And do you qualify when it states " Must have an Animal care qualification such as NVQ or BTEC Diploma."

also, since this is a full time position of 37.5 hours per week 9-5 when will you go to school?

This is a proper full time job Luke. It isn't anything you would be able or allowed to do since you are still a child and not even allowed to work. Stick to working hard at school to get good qualification and in the meantime ask around local businesses if they have any Saturday jobs you might be able to do. With your parents permission of course.
Before you do anything, you must speak to your mum and dad.


----------



## luke123 (Apr 13, 2008)

fenwoman said:


> And do you qualify when it states " Must have an Animal care qualification such as NVQ or BTEC Diploma."
> 
> also, since this is a full time position of 37.5 hours per week 9-5 when will you go to school?
> 
> ...


 :lol2: that parts sorted now, didnt realise...what kind of a job could a local buisiness give me?


----------



## fenwoman (Apr 15, 2008)

Comador said:


> If it were for cosmetics then theres no way what so ever you should do it, but testing on animals has braught major advances in medicine (rightly or wrongly) and like you said is unfortunately going to happen anyway, and id rather someone whos going to at least try and make the animals as comfortable as they could rather then someone who doesnt care ;/ good luck tho



There is such a thing as live tissue testing which is more accurate than testing on animals. I have left my body to medical research via an organisation called 'animal aid'. I carry one of thier donor card so that if I snuff it, when all useful bits have been given to those who need them, whatever is left gets taken to a tissue bank to be tested on. Even dead skin and flesh will react to certain things.
If penicillin was tested on guinea pigs, we would never have antibiotics today as it is lethal to them.
Thalidonide was tested on animals and showed no adverse effects.

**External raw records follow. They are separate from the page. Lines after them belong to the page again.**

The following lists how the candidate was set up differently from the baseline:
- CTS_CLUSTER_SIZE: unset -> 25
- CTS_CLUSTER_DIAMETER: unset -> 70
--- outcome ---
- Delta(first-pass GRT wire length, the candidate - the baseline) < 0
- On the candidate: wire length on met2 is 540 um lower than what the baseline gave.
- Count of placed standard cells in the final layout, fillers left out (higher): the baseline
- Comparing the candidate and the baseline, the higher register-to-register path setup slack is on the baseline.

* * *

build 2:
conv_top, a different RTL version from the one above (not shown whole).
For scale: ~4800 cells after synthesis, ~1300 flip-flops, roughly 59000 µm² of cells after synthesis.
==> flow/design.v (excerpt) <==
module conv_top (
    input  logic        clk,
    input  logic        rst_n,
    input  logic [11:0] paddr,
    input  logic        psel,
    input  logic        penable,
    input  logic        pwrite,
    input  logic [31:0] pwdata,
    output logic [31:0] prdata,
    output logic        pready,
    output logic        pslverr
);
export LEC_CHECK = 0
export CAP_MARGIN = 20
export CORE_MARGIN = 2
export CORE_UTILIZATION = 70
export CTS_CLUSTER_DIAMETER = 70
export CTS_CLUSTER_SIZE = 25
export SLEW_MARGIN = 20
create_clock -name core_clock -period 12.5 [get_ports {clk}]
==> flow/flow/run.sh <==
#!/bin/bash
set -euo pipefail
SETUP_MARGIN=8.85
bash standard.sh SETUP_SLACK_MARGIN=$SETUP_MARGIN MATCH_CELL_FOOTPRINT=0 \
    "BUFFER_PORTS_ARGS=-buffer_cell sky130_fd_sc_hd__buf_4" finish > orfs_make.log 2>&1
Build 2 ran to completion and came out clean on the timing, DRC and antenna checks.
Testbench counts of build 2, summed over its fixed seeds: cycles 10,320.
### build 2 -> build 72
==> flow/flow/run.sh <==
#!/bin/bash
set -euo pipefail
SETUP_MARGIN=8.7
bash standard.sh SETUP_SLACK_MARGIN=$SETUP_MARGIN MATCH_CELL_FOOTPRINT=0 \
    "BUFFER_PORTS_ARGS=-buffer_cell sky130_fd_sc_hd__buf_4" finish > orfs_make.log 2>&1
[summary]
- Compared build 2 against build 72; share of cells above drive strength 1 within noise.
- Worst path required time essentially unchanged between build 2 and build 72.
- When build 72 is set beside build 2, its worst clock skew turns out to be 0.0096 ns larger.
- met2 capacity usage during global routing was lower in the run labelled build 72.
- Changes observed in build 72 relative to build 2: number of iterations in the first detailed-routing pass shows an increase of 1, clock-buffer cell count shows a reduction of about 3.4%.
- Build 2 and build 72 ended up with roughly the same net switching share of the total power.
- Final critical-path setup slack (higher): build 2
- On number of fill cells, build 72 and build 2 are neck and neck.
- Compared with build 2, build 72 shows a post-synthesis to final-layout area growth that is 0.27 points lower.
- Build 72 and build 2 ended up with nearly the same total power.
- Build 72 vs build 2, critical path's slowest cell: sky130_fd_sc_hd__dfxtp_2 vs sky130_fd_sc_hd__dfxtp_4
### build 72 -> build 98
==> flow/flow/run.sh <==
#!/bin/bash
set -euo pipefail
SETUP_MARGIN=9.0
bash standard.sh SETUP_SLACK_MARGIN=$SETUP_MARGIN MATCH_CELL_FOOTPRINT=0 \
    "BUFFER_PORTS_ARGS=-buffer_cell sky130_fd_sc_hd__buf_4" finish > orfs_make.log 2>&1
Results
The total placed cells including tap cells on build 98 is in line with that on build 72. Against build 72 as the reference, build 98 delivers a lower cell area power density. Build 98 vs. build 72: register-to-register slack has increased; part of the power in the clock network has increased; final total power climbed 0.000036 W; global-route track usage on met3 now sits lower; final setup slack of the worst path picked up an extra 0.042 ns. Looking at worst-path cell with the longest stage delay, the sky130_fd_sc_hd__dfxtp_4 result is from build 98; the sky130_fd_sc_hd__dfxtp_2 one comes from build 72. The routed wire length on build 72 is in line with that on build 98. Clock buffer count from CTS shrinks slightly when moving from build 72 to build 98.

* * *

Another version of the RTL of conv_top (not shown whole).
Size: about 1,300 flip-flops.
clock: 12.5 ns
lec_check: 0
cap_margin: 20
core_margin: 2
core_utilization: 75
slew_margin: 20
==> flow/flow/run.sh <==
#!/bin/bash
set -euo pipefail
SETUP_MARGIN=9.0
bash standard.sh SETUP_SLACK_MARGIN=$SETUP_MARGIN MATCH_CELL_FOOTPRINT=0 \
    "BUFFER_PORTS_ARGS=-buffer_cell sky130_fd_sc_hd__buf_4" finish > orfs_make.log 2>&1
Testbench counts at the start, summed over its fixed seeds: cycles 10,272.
Source: an optimization exercise on an open RTL-to-GDS flow (aim: small area, a short achievable clock period and few clock cycles per item). Production flows keep margins and buffers that such runs may drop.
Only simulation tests tie the RTL to the original design; equivalence was not proved.
Power and IR drop assume default switching activity.

// conv1d_top
module conv1d_top (
  input  logic        clk,
  input  logic        rst_n,
  input  logic        psel_i,
  input  logic        penable_i,
  input  logic        pwrite_i,
  input  logic [7:0]  paddr_i,
  input  logic [31:0] pwdata_i,
  output logic [31:0] prdata_o,
  output logic        pready_o,
  output logic        pslverr_o,
  output logic        mem_req_o,
  output logic        mem_we_o,
  output logic [6:0]  mem_addr_o,
  output logic [31:0] mem_wdata_o,
  input  logic [31:0] mem_rdata_i,
  output logic        done_o
);
==> flow/config.mk <==
export PLATFORM = sky130hd
export DESIGN_NAME = conv1d_top
export DESIGN_NICKNAME = conv1d_top
export VERILOG_FILES = /design/flow/design.v
export SDC_FILE = /design/flow/constraint.sdc
export NUM_CORES = 4
export LEC_CHECK = 0
export CAP_MARGIN = 20
export CORE_MARGIN = 2
export CORE_UTILIZATION = 40
export SETUP_SLACK_MARGIN = 4.65
export SLEW_MARGIN = 20
export SYNTH_HIERARCHICAL = 1
export SYNTH_MINIMUM_KEEP_SIZE = 0
==> flow/constraint.sdc <==
create_clock -name core_clock -period 8.0 [get_ports {clk}]
set_input_delay 1.6000 -clock core_clock [delete_from_list [all_inputs] [get_ports {clk}]]
set_output_delay 1.6000 -clock core_clock [all_outputs]
set_load 0.01 [all_outputs]
standard.sh (not shown) runs the stock make flow with config.mk's settings and CLKGATE_MAP_FILE= SYNTH_SCRIPT=/design/flow/synth_recipe.tcl, a recipe that flattens the netlist after the stock synthesis.
==> flow/flow/run.sh <==
#!/bin/bash
# Standard layout, with the smallest plain buffer on the ports.
set -euo pipefail
export BUFFER_PORTS_ARGS="-buffer_cell sky130_fd_sc_hd__buf_1"
bash standard.sh > standard.log 2>&1
The baseline completed without violations.
Testbench counts at the start, summed over its fixed seeds: cycles 5,000, items 1,988.
==> next run, changes <==
CORE_UTILIZATION = 70   (was 40)
CTS_CLUSTER_DIAMETER = 150   (was unset)
CTS_CLUSTER_SIZE = 60   (was unset)
SETUP_SLACK_MARGIN = 4.85   (was 4.65)
After rerunning: Setup slack improved by 0.17 ns. Cell area decreases slightly. First-iteration DRC count increases by a quarter to a third.
==> next run, changes <==
CORE_UTILIZATION = 55   (was 70)
CTS_CLUSTER_DIAMETER = unset   (was 150)
CTS_CLUSTER_SIZE = unset   (was 60)
SETUP_SLACK_MARGIN = 4.9   (was 4.85)
Result: Final cell count grows by 5.7%. Total power rises by 0.45%. Hold slack got worse by 0.0059 ns.
==> next run, changes <==
CORE_UTILIZATION = 65   (was 55)
SETUP_SLACK_MARGIN = 4.85   (was 4.9)
The new run finished clean.
Via count grows by about 1%.
Final area shrinks by about 2.3%.
Fmax grows by 1.7%.
Setup slack gains 0.054 ns.
First-iteration DRC count grows by 14%.
Wire length shrinks by 4.2%.
Sequential share of layout area grows by 0.64 points.
Clock power barely changes.
Non-clock buffer count shrinks by 22.
Combinational power shrinks by about 1%.
Utilization grows by 9.0 points.
==> next run, changes <==
CORE_UTILIZATION = 40   (was 65)
SETUP_SLACK_MARGIN = 4.5   (was 4.85)
Critical path depth shrinks by 1.
Core utilization fell by 27 points.
Total power rises by about 2.8%.
Sequential share of layout area came out lower by 0.90 points.
Count of clock-buffer cells in the layout came out lower by 1.
Hold slack degrades by 0.0046 ns.
Combinational power stays flat.
Design area went up by 0.82%.
First-iteration DRC count rises by 7.4%.
Routed wire length increases by about 4.7%.
Fmax goes down by about 6%.

conv1d_top again, from the RTL that the note above started with.
export LEC_CHECK = 0
export CAP_MARGIN = 20
export CORE_MARGIN = 2
export CORE_UTILIZATION = 65
export SETUP_SLACK_MARGIN = 4.9
export SLEW_MARGIN = 20
export SYNTH_HIERARCHICAL = 1
export SYNTH_MINIMUM_KEEP_SIZE = 0
create_clock -name core_clock -period 8.0 [get_ports {clk}]
Scripts as last shown in full above: flow/flow/run.sh
Testbench counts at the start, summed over its fixed seeds: cycles 5,000, items 1,988.
==> next run, changes <==
- CORE_UTILIZATION: 65 -> 55
- SETUP_SLACK_MARGIN: 4.9 -> 4.8
After rerunning:
- count of clock-buffer cells in the layout climbs by 1
- die area came out higher by about a fifth
- sequential cell count does not change
- total power is lower slightly
- maximum frequency is lower slightly
==> next run, changes <==
- ABC_AREA: unset -> 1
- CORE_UTILIZATION: 55 -> 65
After rerunning: The new run finished with timing, DRC and antenna clean. Total power rose by 18%. Clock power shrinks by about 2%. Routed wire length went up by 11%. Sequential cell count stays the same. Final area increases by 2.3%. Global-route usage rises by 4.4 points. Sequential share of layout area fell by 0.83 points.
==> next run, changes <==
- ABC_AREA: 1 -> unset
- CORE_UTILIZATION: 65 -> 70
- CTS_CLUSTER_DIAMETER: unset -> 100
- CTS_CLUSTER_SIZE: unset -> 40
- SETUP_SLACK_MARGIN: 4.8 -> 4.85
After rerunning: Hold slack is better by 14 ps; via count goes down by 11%; power is lower by 15%; cell area came out lower by 2.9%; die area came out lower by 9.8%.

Sadly we know that it causes dreadful birth defects in humans.
So even medical testing isn't as accurate as they would have you believe. It's all about big finances. The people who breed animals for laboratories charge huge amounts for them. They pay millions in taxes to the government so the government is happy for them to continue and doesn't want to upset them. Because of this, the government has never made any serious efforts to look further into live tissue testing.
Animal Aid: Get Active!


----------



## fenwoman (Apr 15, 2008)

RedGex said:


> You beat me too it....
> Anyone who has had medication for themselves, their children or their pet is a little hypocritical to say the least. Treatments are thoroughly tested on animals. I would not even be suprised if their care exceeds that of pet animals in some cases.
> No it is not nice, and yes the animals should be given upmost respect and care. Personally I am eternally grateful that some of these medicines have been produced.
> 
> I also believe cosmetic testing is now illegal...


 It isn't hypocritical at all. Sadly, thanks to a couple of health issues, I have to take opiate painkillers and asthma meds. Occasionally antibiotics or steroids. My doc knows me enough not to suggest anything new or anything unless I absolutely need it. I am fervently opposed to animal testing because there have been huge developments in tissue testing which don't need live animals. So yes, I take my asthma meds and painkillers but wish that this government would put some more money into tissue testing research and reasearching alternatives. By saying that it is OK as long as it is for medicines is just going to allow the suffering to continue as it's easier to carry on as before rather than try to find alternative ways.
I feel so strongly about it that recently when my roof was leaking, I refused the cheapest quote to get it fixed by a local company who had a contract with Huntingdon life science. Before I employ any kind of trader, I check the SHAC lists to make sure the people aren't working there or aren't investors and have shares.
If anyone is in favour of animal testing, perhaps they would think differently if the law stated that your own pets had to be tested on first.
If I was so sick that only a new drug would save me and it had to be tested on a dog or cat first, then I'd make sure I'd written my will and would start rehoming my animals.


----------



## eightsnake (Jul 20, 2007)

Sorry to say but this has been a bit of a watse of a topic really.
The job would never ever have been offered to a 12 year old in anyones wildest dreams so why even start a poll about whether a 12 year old should take it or not.

You state you dont want an arguement but start a topic on such an emotive issue with very unsound grounds behind it.
Absolutely pointless unless you do want to start an arguement.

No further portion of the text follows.